┏━━

**design.v**
```verilog
module fir_filter(
    input               		clk,
    input               		n_rst,
    input  		signed	[7:0] 	din,    
    output reg 	signed 	[7:0] 	dout 
);
localparam signed B0 = -24;
localparam signed B1 = -21;
localparam signed B2 =   0;
localparam signed B3 =  37;
localparam signed B4 =  80;
localparam signed B5 = 114;
localparam signed B6 = 127;
reg signed [7:0] din_d;
reg signed [7:0] din_d1;
reg signed [7:0] din_d2;
reg signed [7:0] din_d3;
reg signed [7:0] din_d4;
reg signed [7:0] din_d5;
reg signed [7:0] din_d6;
reg signed [7:0] din_d7;
reg signed [7:0] din_d8;
reg signed [7:0] din_d9;
reg signed [7:0] din_d10;
reg signed [7:0] din_d11;
reg signed [7:0] din_d12;
wire signed [8:0] sum_w0;
wire signed [8:0] sum_w1;
wire signed [8:0] sum_w2;
wire signed [8:0] sum_w3;
wire signed [8:0] sum_w4;
wire signed [8:0] sum_w5;
wire signed [8:0] sum_w6;
wire signed [16:0] mul_0;
wire signed [16:0] mul_1;
wire signed [16:0] mul_2;
wire signed [16:0] mul_3;
wire signed [16:0] mul_4;
wire signed [16:0] mul_5;
wire signed [16:0] mul_6;
reg signed [16:0] mul_0d;
reg signed [16:0] mul_1d;
reg signed [16:0] mul_2d;
reg signed [16:0] mul_3d;
reg signed [16:0] mul_4d;
reg signed [16:0] mul_5d;
reg signed [16:0] mul_6d;
wire signed [17:0] sum_w00;
wire signed [17:0] sum_w01;
wire signed [17:0] sum_w02;
wire signed [17:0] sum_w03;
reg signed [17:0] sum_w00d;
reg signed [17:0] sum_w01d;
reg signed [17:0] sum_w02d;
reg signed [17:0] sum_w03d;
wire signed [18:0] sum_w000;
wire signed [18:0] sum_w001;
wire signed [19:0] sum_all;
wire signed [7:0] sum_finish;
always @(posedge clk or negedge n_rst) begin
	if (!n_rst) begin 
		din_d <= 8'h0;
	end
	else begin 
		din_d <= din;
	end
end
always @(posedge clk or negedge n_rst) begin
    if (!n_rst) begin 
        dout <= 8'sd0;
	end
    else begin 
        dout <= sum_finish;
	end
end
always @(posedge clk or negedge n_rst) begin
    if (!n_rst) begin
        din_d1  <= 8'sd0; 
        din_d2  <= 8'sd0; 
        din_d3  <= 8'sd0; 
        din_d4  <= 8'sd0;
        din_d5  <= 8'sd0; 
        din_d6  <= 8'sd0; 
        din_d7  <= 8'sd0; 
        din_d8  <= 8'sd0;
        din_d9  <= 8'sd0; 
        din_d10 <= 8'sd0; 
        din_d11 <= 8'sd0; 
        din_d12 <= 8'sd0;
    end else begin
        din_d1  <= din_d;
        din_d2  <= din_d1;
        din_d3  <= din_d2;
        din_d4  <= din_d3;
        din_d5  <= din_d4;
        din_d6  <= din_d5;
        din_d7  <= din_d6;
        din_d8  <= din_d7;
        din_d9  <= din_d8;
        din_d10 <= din_d9;
        din_d11 <= din_d10;
        din_d12 <= din_d11;
    end
end
assign sum_w0 = $signed(din_d) + $signed(din_d12);
assign sum_w1 = $signed(din_d1) + $signed(din_d11);
assign sum_w2 = $signed(din_d2) + $signed(din_d10);
assign sum_w3 = $signed(din_d3) + $signed(din_d9);
assign sum_w4 = $signed(din_d4) + $signed(din_d8);
assign sum_w5 = $signed(din_d5) + $signed(din_d7);
assign sum_w6 = {din_d6[7], din_d6};   
assign mul_0 = $signed(B0) * $signed(sum_w0);
assign mul_1 = $signed(B1) * $signed(sum_w1);
assign mul_2 = $signed(B2) * $signed(sum_w2);
assign mul_3 = $signed(B3) * $signed(sum_w3);
assign mul_4 = $signed(B4) * $signed(sum_w4);
assign mul_5 = $signed(B5) * $signed(sum_w5);
assign mul_6 = $signed(B6) * $signed(sum_w6);
always @(posedge clk or negedge n_rst) begin
    if (!n_rst) begin 
        mul_0d <= 17'sd0;
        mul_1d <= 17'sd0;
        mul_2d <= 17'sd0;
        mul_3d <= 17'sd0;
        mul_4d <= 17'sd0;
        mul_5d <= 17'sd0;
        mul_6d <= 17'sd0;
    end 
	else begin 
        mul_0d <= mul_0;
        mul_1d <= mul_1;
        mul_2d <= mul_2;
        mul_3d <= mul_3;
        mul_4d <= mul_4;
        mul_5d <= mul_5;
        mul_6d <= mul_6;
    end
end
assign sum_w00 = $signed(mul_0d) + $signed(mul_1d); 
assign sum_w01 = $signed(mul_2d) + $signed(mul_3d); 
assign sum_w02 = $signed(mul_4d) + $signed(mul_5d);
assign sum_w03 = $signed(mul_6d);
always @(posedge clk or negedge n_rst) begin
    if (!n_rst) begin
        sum_w00d <= 18'sd0;
        sum_w01d <= 18'sd0;
        sum_w02d <= 18'sd0;
        sum_w03d <= 18'sd0;
    end 
	else begin
        sum_w00d <= sum_w00;
        sum_w01d <= sum_w01;
        sum_w02d <= sum_w02;
        sum_w03d <= sum_w03;
    end
end
assign sum_w000 = $signed(sum_w00d) + $signed(sum_w01d); 
assign sum_w001 = $signed(sum_w02d) + $signed(sum_w03d);
assign sum_all = $signed(sum_w000) + $signed(sum_w001);
assign sum_finish =	((sum_all[19]) && (sum_all[18:16] != 3'b111))? 8'h81 : 
 					((!sum_all[19]) && (sum_all[18:16] != 3'b000))? 8'h7F : sum_all[16:9];
endmodule
```
**run.sh**
```bash
#!/bin/bash
# the make line also repeats each setting of config.mk as NAME=value (left out here)
make -C /OpenROAD-flow-scripts/flow DESIGN_CONFIG=/design/flow/config.mk WORK_HOME=/design/flow/orfs CLKGATE_MAP_FILE= finish
```
**config.mk**
```make
export PLATFORM = sky130hd
export DESIGN_NAME = fir_filter
export DESIGN_NICKNAME = fir_filter
export VERILOG_FILES = /design/flow/design.v
export SDC_FILE = /design/flow/constraint.sdc
export NUM_CORES = 4
export LEC_CHECK = 0
export ABC_AREA = 1
export CAP_MARGIN = 20
export CORE_MARGIN = 2
export CORE_UTILIZATION = 70
export CTS_CLUSTER_SIZE = 49
export PLACE_DENSITY_LB_ADDON = 0.14
export SETUP_SLACK_MARGIN = 1.26
export SLEW_MARGIN = 20
```
**constraint.sdc**
```tcl
create_clock -name core_clock -period 4.26 [get_ports {clk}]
set_input_delay 0.8520 -clock core_clock [delete_from_list [all_inputs] [get_ports {clk}]]
set_output_delay 0.8520 -clock core_clock [all_outputs]
set_load 0.01 [all_outputs]
```
==> results of run 1 <==
## repair_timing
| item | in CTS |
|---|---|
| hold buffers | 0 |
| setup buffers | 90 |
| endpoints found under the setup margin | 63 |
| pin swaps | 168 |
| gates resized | 265 |
## per-stage QoR
| stage | area, sq um | worst slack, ns | hold WS, ns | std cells |
|---|---|---|---|---|
| floorplan | 17820 | -0.2250 | 0.3312 | 1628 |
| global placement | 19050 | -0.2373 | 0.3315 | 2050 |
| detailed placement | 19050 | -0.3338 | 0.3347 | 2050 |
| CTS | 22020 | -0.3038 | 0.3475 | 2187 |
==> impl_results.html, run 1 <==
<h2>Implementation results</h2>
<table>
<tr><th>Metric</th><th>Value</th></tr>
<tr><th colspan="2">Logic synthesis</th></tr>
<tr><td>Cell taking the most area after synthesis</td><td>sky130_fd_sc_hd__dfrtp_1</td></tr>
<tr><td>Multiplexer share of the synthesized area</td><td>0%</td></tr>
<tr><td>Share of synthesized registers carrying an async set or reset</td><td>100.0%</td></tr>
<tr><td>Synthesized instance count</td><td>1628</td></tr>
<tr><td>Fraction of the mapped netlist area in compound gates</td><td>7.154%</td></tr>
<tr><td>Most instantiated library cell after synthesis</td><td>sky130_fd_sc_hd__inv_1</td></tr>
<tr><td>Syn Nets</td><td>1999</td></tr>
<tr><td>Yosys synthesis warning count</td><td>1</td></tr>
<tr><td>Share of the synthesized area in the top cell type</td><td>39.28%</td></tr>
<tr><td>Adders+Majority by Area</td><td>30.72%</td></tr>
<tr><td>Xor/xnor share</td><td>6.892%</td></tr>
<tr><td>Mean Syn Cell Area</td><td>10.29 sq um</td></tr>
<tr><td>Yosys stat cell total</td><td>1628</td></tr>
<tr><td>Commonest cells post-synth</td><td>300 x sky130_fd_sc_hd__inv_1, 277 x sky130_fd_sc_hd__ha_1, 263 x sky130_fd_sc_hd__dfrtp_1, 217 x sky130_fd_sc_hd__nand2_1, 117 x sky130_fd_sc_hd__a21oi_1</td></tr>
<tr><td>Total of flip-flops plus latches after synthesis</td><td>263</td></tr>
<tr><td>Yosys stat chip area</td><td>0.01676 sq mm</td></tr>
<tr><td>Sequential area share after synthesis</td><td>39.28%</td></tr>
<tr><td>Dominant synthesized flop cell</td><td>sky130_fd_sc_hd__dfrtp_1</td></tr>
<tr><td>Synth Cell Area</td><td>0.01676 sq mm</td></tr>
<tr><td>Simple-Gate Area Share</td><td>9.170%</td></tr>
<tr><td>Post-synthesis cell type count</td><td>38</td></tr>
<tr><td>Count of library flops with an enable pin</td><td>0</td></tr>
<tr><td>Top non-seq family</td><td>adder cells</td></tr>
<tr><td>Largest cells by area</td><td>sky130_fd_sc_hd__dfrtp_1 39%, sky130_fd_sc_hd__ha_1 21%, sky130_fd_sc_hd__fa_1 10%</td></tr>
<tr><th colspan="2">Outcome</th></tr>
<tr><td>Outcome</td><td>aborted with a tool error</td></tr>
<tr><td>Last flow stage reached</td><td>global routing</td></tr>
<tr><td>Tool error message</td><td>[ERROR DPL-0038] Utilization greater than 100%, impossible to legalize</td></tr>
<tr><th colspan="2">Floorplan</th></tr>
<tr><td>Die x size</td><td>158.7 microns</td></tr>
<tr><td>I/O pins</td><td>18</td></tr>
<tr><td>Placeable core area</td><td>0.02347 sq mm</td></tr>
<tr><td>Chip Height</td><td>158.7 microns</td></tr>
<tr><td>Die area</td><td>0.02519 sq mm</td></tr>
<tr><td>Starting density of the core</td><td>71.39%</td></tr>
<tr><td>Std-Cell Rows</td><td>56</td></tr>
<tr><th colspan="2">CTS</th></tr>
<tr><td>Clock root buffer master</td><td>sky130_fd_sc_hd__clkbuf_16</td></tr>
<tr><td># H-tree levels</td><td>1</td></tr>
<tr><td>Num CTS Buffers</td><td>27</td></tr>
<tr><td>Worst-case clock buffer depth</td><td>3</td></tr>
<tr><td>Num Clock Sinks</td><td>263</td></tr>
<tr><th colspan="2">Placed design</th></tr>
<tr><td>Count of buffers inserted at the top-level ports</td><td>17</td></tr>
<tr><td>Final Wtd Congestion</td><td>0.9206</td></tr>
<tr><td>HPWL after detailed placement</td><td>28270 microns</td></tr>
</table>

┗━━

From the records above, pull out every line containing the word "gates".

| gates resized | 265 |
<tr><td>Fraction of the mapped netlist area in compound gates</td><td>7.154%</td></tr>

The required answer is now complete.